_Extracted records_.
Segment Open

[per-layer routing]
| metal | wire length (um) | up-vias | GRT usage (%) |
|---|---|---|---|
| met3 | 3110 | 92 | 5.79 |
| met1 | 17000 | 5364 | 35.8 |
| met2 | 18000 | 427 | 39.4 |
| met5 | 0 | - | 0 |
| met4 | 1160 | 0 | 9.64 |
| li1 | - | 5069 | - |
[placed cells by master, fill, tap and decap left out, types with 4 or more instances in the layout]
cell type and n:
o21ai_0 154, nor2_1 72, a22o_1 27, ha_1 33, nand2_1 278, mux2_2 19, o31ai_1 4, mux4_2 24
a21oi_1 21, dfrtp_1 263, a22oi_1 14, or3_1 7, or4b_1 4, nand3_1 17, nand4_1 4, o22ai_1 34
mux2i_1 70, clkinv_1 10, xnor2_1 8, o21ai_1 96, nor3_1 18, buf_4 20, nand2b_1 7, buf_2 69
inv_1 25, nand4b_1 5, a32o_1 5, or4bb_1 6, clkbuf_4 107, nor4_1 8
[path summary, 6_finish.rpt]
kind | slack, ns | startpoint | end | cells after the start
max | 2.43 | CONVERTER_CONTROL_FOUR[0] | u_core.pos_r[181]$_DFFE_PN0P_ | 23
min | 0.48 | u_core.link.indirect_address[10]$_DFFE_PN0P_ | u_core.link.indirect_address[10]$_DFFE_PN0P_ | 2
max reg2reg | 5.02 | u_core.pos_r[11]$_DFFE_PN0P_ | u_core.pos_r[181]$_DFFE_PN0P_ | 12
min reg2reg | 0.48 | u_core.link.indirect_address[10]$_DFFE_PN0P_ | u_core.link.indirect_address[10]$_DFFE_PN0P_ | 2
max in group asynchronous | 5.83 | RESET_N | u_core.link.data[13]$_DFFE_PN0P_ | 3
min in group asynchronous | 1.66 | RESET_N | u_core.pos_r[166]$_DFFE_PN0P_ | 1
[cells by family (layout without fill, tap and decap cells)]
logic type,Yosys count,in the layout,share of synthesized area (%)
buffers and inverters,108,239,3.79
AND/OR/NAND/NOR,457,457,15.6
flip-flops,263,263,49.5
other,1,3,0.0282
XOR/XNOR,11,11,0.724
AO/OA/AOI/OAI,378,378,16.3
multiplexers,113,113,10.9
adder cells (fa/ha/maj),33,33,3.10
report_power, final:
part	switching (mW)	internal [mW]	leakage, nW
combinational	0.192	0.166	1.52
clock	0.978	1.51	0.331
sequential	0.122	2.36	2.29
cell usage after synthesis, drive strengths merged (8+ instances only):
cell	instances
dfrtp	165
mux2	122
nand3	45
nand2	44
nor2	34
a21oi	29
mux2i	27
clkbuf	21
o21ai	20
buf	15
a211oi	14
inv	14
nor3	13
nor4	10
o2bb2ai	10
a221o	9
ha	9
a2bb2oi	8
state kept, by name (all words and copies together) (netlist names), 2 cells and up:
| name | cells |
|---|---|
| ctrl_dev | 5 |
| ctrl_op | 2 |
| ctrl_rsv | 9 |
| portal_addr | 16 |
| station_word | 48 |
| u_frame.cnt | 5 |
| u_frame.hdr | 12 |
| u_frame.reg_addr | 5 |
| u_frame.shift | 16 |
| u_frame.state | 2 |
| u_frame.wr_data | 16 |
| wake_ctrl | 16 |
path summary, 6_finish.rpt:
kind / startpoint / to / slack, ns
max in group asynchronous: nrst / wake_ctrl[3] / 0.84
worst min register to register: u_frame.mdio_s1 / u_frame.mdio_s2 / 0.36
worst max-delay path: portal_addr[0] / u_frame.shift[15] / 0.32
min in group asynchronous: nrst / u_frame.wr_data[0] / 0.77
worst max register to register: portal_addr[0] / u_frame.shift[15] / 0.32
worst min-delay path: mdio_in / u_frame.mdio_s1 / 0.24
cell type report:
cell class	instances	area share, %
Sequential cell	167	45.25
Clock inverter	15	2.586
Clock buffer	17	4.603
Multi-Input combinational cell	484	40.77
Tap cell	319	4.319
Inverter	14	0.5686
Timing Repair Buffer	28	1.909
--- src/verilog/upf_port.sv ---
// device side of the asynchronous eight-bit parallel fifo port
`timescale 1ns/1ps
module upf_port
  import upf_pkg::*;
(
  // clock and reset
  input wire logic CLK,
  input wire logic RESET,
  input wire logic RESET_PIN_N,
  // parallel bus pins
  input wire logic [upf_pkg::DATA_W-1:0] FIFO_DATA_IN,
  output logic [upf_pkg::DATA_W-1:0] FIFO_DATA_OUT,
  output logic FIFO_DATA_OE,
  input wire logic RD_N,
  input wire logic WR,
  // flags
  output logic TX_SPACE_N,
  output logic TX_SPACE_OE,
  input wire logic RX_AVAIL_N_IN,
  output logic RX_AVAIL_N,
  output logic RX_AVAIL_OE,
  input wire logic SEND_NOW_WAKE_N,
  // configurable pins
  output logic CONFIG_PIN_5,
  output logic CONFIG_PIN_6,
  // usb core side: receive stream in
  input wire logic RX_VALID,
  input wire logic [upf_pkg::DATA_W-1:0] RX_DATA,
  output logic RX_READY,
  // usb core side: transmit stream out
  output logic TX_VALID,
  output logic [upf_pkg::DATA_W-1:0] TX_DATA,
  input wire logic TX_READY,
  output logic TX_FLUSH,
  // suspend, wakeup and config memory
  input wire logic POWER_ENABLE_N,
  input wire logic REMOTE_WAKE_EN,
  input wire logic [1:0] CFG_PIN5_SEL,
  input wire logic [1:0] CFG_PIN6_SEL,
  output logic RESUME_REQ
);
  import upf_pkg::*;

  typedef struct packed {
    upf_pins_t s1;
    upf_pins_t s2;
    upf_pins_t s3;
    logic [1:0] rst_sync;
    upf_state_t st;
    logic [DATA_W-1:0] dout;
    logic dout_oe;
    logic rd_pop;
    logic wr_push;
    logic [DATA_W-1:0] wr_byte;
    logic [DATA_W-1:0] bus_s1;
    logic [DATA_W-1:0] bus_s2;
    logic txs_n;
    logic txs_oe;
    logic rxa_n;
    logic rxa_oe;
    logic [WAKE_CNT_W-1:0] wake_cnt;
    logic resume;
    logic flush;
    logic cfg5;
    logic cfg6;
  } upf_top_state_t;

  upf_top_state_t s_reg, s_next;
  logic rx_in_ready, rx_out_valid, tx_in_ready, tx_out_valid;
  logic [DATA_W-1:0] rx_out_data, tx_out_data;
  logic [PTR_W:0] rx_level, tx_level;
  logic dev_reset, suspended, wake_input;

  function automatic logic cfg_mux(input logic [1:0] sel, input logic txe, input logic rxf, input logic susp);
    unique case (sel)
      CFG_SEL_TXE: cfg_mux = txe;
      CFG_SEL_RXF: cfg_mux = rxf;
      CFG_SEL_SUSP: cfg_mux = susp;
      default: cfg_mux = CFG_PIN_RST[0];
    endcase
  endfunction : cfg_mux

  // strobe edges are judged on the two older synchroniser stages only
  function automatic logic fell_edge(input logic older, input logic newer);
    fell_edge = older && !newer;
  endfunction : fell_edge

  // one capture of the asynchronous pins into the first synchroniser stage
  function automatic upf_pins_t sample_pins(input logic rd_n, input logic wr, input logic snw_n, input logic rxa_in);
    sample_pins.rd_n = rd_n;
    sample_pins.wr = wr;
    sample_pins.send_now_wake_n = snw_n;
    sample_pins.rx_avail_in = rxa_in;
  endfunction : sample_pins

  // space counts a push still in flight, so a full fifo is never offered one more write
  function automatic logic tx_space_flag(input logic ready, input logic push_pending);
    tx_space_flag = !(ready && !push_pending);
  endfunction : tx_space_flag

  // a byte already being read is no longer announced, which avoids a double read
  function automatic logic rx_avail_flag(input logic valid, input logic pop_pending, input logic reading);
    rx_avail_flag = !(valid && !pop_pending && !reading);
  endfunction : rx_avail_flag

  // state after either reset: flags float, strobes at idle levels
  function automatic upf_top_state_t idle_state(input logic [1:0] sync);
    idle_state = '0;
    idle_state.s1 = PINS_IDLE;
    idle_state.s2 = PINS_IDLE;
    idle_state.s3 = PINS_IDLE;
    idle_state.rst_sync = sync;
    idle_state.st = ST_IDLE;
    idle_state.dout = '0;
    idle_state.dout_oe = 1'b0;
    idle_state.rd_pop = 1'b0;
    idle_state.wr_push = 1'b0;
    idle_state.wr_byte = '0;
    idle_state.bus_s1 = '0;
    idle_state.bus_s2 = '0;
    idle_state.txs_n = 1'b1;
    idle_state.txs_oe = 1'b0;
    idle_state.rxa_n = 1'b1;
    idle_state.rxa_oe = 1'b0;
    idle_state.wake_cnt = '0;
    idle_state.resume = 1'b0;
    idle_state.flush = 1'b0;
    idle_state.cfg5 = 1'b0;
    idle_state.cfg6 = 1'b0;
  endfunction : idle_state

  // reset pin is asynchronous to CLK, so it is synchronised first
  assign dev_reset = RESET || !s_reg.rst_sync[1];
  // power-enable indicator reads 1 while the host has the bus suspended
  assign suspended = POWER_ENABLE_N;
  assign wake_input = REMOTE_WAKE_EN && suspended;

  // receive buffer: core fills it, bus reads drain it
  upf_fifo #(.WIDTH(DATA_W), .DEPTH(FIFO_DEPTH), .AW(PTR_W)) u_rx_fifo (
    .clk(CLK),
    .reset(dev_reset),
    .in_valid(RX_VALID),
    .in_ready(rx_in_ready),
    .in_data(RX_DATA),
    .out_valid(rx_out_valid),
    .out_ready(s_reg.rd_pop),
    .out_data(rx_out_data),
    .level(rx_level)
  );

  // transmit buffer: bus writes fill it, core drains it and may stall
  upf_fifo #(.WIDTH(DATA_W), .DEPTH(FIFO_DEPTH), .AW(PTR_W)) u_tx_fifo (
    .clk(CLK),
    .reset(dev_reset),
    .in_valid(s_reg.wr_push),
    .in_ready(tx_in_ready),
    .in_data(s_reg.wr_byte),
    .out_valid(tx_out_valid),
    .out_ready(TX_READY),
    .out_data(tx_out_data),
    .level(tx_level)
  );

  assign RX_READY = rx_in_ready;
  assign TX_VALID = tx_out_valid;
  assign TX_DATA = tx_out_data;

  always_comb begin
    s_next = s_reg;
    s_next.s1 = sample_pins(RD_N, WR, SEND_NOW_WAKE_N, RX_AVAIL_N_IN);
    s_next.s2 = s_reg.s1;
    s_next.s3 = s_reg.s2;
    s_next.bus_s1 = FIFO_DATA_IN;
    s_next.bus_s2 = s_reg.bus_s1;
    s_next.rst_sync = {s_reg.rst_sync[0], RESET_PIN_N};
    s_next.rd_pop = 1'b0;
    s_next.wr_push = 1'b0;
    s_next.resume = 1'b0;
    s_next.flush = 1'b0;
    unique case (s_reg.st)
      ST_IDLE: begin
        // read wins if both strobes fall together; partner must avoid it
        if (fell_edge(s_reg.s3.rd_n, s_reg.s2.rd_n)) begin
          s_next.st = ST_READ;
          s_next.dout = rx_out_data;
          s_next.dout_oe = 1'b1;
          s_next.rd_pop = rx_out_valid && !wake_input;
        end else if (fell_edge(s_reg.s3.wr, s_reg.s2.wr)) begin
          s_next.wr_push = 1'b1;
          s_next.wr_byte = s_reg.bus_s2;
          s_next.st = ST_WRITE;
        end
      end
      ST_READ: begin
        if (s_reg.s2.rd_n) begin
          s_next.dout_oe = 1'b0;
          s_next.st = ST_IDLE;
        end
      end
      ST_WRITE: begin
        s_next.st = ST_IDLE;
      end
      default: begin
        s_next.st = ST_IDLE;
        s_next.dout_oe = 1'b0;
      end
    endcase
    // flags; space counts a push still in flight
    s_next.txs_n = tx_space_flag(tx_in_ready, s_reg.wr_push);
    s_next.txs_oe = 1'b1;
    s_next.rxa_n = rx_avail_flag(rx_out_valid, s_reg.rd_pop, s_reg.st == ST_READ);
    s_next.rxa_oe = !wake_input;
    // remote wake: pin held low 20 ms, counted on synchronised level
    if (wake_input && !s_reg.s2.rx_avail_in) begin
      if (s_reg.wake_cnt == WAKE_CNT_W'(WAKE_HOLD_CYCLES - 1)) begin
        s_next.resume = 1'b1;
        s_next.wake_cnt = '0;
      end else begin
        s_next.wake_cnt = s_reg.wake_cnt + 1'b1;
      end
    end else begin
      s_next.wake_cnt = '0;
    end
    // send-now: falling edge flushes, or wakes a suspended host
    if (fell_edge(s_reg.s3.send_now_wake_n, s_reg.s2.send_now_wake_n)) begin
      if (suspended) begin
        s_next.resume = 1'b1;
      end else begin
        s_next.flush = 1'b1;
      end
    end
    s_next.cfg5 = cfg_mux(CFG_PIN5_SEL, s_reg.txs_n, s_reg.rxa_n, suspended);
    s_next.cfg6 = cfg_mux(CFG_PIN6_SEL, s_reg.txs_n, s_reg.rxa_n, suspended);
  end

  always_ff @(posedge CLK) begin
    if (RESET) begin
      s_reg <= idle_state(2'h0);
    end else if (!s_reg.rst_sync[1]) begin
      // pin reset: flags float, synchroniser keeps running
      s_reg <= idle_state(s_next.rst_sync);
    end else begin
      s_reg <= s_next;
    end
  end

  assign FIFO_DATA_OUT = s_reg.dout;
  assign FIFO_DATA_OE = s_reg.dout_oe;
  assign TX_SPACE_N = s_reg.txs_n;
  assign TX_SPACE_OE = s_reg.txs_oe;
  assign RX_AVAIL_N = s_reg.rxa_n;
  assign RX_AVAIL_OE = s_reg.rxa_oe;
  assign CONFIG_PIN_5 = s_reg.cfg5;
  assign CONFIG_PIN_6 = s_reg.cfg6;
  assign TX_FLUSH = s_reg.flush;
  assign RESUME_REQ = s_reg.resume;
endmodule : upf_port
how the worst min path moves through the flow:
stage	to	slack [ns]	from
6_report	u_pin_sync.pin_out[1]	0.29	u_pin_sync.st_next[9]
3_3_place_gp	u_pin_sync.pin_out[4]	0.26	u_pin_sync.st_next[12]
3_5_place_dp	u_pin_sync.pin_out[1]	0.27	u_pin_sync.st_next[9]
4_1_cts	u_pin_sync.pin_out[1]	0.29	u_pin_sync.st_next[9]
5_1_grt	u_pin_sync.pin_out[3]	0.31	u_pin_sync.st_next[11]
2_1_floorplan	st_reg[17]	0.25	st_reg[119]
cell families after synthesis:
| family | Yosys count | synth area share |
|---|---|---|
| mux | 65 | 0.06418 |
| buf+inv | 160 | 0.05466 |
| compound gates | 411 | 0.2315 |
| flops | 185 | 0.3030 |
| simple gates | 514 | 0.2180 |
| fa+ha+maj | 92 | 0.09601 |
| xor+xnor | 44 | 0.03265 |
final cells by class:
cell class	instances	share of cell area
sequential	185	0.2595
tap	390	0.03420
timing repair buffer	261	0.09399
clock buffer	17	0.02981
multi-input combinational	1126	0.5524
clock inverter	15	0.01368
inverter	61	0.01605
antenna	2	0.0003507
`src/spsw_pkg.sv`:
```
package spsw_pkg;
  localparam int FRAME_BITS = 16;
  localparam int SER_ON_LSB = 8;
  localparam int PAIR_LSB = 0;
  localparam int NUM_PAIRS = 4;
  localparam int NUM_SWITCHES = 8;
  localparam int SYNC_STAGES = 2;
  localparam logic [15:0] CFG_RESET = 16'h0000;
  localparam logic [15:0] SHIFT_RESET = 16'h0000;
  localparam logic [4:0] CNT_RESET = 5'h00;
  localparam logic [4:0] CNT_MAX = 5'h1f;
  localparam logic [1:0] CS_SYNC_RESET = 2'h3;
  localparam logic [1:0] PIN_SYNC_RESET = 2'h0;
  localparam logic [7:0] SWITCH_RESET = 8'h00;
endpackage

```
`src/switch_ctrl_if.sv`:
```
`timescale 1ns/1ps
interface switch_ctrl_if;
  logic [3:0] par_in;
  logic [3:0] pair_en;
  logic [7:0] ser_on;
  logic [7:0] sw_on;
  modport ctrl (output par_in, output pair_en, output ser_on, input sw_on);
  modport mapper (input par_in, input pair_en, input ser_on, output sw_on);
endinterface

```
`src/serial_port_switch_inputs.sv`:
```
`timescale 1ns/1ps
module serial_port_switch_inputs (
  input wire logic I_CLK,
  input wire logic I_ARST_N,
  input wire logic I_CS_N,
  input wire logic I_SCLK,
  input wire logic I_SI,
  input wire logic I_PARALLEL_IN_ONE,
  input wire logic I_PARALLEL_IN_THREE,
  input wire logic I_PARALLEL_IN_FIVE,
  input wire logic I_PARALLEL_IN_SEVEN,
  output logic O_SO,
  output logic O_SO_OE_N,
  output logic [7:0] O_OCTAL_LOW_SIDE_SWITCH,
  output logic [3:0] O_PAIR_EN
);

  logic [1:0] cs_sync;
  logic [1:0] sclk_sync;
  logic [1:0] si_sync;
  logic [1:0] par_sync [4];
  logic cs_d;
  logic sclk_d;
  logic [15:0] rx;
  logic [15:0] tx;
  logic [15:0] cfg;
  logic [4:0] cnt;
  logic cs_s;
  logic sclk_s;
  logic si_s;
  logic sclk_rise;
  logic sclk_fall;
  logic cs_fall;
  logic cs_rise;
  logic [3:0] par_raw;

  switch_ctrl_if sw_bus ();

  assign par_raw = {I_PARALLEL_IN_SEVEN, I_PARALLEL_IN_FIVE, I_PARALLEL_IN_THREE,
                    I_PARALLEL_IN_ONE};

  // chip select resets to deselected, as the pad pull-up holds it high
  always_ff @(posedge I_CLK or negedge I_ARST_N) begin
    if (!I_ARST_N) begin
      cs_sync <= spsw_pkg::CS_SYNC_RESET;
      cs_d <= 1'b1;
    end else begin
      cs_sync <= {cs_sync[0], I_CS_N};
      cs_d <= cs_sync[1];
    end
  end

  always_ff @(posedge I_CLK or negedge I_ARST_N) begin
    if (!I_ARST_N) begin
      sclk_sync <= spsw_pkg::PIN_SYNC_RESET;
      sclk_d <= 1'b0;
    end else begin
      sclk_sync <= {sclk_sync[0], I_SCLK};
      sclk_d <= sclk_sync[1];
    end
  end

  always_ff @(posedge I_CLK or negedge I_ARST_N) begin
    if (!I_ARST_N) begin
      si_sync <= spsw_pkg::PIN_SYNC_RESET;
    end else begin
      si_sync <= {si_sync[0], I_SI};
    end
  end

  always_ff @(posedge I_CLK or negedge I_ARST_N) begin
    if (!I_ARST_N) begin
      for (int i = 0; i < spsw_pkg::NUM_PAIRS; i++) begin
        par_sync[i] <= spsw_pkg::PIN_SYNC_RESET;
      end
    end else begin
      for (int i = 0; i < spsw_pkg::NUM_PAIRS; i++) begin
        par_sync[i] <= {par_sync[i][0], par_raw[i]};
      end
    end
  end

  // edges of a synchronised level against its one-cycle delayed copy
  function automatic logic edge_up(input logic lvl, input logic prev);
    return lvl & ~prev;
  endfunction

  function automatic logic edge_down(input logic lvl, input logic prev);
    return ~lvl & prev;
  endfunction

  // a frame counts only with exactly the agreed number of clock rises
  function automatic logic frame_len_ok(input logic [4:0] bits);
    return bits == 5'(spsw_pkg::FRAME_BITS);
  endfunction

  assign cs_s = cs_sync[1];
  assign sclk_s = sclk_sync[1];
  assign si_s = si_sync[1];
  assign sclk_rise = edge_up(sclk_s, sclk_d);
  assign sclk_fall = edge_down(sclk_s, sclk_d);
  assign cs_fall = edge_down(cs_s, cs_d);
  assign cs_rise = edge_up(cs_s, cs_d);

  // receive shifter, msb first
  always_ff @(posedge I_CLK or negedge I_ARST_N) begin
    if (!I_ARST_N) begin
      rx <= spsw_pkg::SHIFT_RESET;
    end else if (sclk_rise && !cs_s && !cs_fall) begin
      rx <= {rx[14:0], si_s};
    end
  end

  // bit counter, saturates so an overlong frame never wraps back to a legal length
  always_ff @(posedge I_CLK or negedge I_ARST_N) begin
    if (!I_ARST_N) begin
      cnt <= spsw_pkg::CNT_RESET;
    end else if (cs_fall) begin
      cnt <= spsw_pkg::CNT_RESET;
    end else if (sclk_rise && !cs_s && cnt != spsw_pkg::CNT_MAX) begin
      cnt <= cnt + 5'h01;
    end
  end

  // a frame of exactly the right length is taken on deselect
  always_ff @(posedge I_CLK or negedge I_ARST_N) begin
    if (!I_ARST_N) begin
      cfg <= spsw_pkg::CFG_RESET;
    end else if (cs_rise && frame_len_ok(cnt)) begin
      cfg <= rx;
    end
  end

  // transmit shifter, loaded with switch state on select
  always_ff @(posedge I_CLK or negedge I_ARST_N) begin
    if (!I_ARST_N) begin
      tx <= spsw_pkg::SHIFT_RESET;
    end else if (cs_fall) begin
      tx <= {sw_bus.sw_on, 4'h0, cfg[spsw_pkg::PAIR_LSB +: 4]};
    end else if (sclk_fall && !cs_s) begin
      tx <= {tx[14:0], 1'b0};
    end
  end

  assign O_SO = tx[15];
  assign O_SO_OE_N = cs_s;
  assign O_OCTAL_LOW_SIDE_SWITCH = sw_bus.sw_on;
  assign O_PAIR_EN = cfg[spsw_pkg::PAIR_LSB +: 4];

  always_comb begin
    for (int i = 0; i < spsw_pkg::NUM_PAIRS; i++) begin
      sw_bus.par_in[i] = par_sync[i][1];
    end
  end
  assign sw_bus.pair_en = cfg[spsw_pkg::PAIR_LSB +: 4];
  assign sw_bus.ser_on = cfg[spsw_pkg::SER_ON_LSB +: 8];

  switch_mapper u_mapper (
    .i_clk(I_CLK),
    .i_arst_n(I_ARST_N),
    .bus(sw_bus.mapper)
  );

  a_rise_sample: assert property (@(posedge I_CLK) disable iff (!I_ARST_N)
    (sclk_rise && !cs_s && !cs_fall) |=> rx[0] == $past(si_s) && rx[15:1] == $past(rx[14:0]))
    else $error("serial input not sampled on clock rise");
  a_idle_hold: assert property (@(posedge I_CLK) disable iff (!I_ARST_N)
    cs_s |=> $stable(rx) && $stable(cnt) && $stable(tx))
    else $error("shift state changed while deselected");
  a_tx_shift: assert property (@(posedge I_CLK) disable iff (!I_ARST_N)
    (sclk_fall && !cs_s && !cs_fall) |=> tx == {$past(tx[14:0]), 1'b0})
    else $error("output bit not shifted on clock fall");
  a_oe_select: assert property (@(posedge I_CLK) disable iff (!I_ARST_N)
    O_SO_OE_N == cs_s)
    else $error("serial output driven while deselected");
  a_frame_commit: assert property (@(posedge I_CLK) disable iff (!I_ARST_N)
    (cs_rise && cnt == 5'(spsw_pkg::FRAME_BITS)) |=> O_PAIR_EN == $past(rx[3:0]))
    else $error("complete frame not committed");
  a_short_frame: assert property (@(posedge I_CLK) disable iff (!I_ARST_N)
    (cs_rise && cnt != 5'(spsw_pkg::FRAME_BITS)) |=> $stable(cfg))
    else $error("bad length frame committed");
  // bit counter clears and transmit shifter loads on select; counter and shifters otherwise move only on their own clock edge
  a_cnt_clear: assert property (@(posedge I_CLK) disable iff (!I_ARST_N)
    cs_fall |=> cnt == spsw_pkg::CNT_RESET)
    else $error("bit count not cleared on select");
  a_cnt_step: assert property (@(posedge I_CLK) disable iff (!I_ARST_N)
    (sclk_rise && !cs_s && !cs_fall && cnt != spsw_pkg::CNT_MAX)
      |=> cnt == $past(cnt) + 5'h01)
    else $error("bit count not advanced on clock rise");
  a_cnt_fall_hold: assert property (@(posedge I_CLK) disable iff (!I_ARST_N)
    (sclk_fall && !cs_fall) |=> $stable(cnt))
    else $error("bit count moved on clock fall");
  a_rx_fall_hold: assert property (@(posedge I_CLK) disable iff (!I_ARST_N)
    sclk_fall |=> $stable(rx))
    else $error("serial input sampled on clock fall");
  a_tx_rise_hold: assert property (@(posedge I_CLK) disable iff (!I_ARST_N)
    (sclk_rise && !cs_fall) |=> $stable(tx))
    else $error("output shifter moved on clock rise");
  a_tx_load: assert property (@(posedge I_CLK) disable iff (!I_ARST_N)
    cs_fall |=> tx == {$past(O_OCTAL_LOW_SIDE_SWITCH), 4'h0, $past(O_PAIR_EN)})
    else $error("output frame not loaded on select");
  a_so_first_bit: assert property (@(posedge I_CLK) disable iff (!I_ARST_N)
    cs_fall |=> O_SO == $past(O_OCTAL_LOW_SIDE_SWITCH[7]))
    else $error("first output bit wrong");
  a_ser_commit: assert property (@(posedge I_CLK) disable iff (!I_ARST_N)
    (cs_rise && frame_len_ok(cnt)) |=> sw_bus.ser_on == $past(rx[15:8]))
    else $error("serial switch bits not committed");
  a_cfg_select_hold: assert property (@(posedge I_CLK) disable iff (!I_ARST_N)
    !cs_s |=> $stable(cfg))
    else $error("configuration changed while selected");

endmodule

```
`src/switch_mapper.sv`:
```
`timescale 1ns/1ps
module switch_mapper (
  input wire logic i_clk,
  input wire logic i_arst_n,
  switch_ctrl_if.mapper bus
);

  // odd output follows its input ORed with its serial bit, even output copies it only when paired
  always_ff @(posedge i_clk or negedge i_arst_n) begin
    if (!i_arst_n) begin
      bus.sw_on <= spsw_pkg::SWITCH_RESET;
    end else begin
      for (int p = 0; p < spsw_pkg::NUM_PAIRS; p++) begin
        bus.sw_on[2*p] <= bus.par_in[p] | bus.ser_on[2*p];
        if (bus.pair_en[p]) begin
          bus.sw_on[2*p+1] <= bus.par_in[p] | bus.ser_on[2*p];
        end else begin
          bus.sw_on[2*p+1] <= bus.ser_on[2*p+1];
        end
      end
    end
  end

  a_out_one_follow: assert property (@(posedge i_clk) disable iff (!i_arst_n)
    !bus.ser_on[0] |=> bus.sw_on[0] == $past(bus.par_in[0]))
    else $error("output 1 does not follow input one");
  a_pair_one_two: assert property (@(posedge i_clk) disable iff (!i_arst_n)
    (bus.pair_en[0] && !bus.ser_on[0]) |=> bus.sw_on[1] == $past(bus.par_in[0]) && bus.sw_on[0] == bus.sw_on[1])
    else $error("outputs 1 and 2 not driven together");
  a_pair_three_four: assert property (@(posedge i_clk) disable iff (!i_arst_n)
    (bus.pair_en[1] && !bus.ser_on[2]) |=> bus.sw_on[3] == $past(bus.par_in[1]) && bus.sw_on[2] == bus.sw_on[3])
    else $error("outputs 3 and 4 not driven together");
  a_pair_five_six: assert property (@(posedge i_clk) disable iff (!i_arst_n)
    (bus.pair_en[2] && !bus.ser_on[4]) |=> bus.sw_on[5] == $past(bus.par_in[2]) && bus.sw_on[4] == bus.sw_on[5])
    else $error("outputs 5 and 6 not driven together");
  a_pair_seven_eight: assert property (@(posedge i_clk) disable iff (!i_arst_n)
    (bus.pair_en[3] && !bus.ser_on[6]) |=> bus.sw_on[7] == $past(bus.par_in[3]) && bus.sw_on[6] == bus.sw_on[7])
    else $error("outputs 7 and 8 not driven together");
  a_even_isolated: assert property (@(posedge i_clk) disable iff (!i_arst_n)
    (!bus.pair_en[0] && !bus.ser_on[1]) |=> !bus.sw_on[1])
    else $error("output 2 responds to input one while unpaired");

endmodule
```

Segment Closed

_Problem description_. Quote, with nothing altered, all lines from the start of the entries to the line that carries "adder cells (fa/ha/maj),33,33,3.10", inclusive.

_Answer area_.
[per-layer routing]
| metal | wire length (um) | up-vias | GRT usage (%) |
|---|---|---|---|
| met3 | 3110 | 92 | 5.79 |
| met1 | 17000 | 5364 | 35.8 |
| met2 | 18000 | 427 | 39.4 |
| met5 | 0 | - | 0 |
| met4 | 1160 | 0 | 9.64 |
| li1 | - | 5069 | - |
[placed cells by master, fill, tap and decap left out, types with 4 or more instances in the layout]
cell type and n:
o21ai_0 154, nor2_1 72, a22o_1 27, ha_1 33, nand2_1 278, mux2_2 19, o31ai_1 4, mux4_2 24
a21oi_1 21, dfrtp_1 263, a22oi_1 14, or3_1 7, or4b_1 4, nand3_1 17, nand4_1 4, o22ai_1 34
mux2i_1 70, clkinv_1 10, xnor2_1 8, o21ai_1 96, nor3_1 18, buf_4 20, nand2b_1 7, buf_2 69
inv_1 25, nand4b_1 5, a32o_1 5, or4bb_1 6, clkbuf_4 107, nor4_1 8
[path summary, 6_finish.rpt]
kind | slack, ns | startpoint | end | cells after the start
max | 2.43 | CONVERTER_CONTROL_FOUR[0] | u_core.pos_r[181]$_DFFE_PN0P_ | 23
min | 0.48 | u_core.link.indirect_address[10]$_DFFE_PN0P_ | u_core.link.indirect_address[10]$_DFFE_PN0P_ | 2
max reg2reg | 5.02 | u_core.pos_r[11]$_DFFE_PN0P_ | u_core.pos_r[181]$_DFFE_PN0P_ | 12
min reg2reg | 0.48 | u_core.link.indirect_address[10]$_DFFE_PN0P_ | u_core.link.indirect_address[10]$_DFFE_PN0P_ | 2
max in group asynchronous | 5.83 | RESET_N | u_core.link.data[13]$_DFFE_PN0P_ | 3
min in group asynchronous | 1.66 | RESET_N | u_core.pos_r[166]$_DFFE_PN0P_ | 1
[cells by family (layout without fill, tap and decap cells)]
logic type,Yosys count,in the layout,share of synthesized area (%)
buffers and inverters,108,239,3.79
AND/OR/NAND/NOR,457,457,15.6
flip-flops,263,263,49.5
other,1,3,0.0282
XOR/XNOR,11,11,0.724
AO/OA/AOI/OAI,378,378,16.3
multiplexers,113,113,10.9
adder cells (fa/ha/maj),33,33,3.10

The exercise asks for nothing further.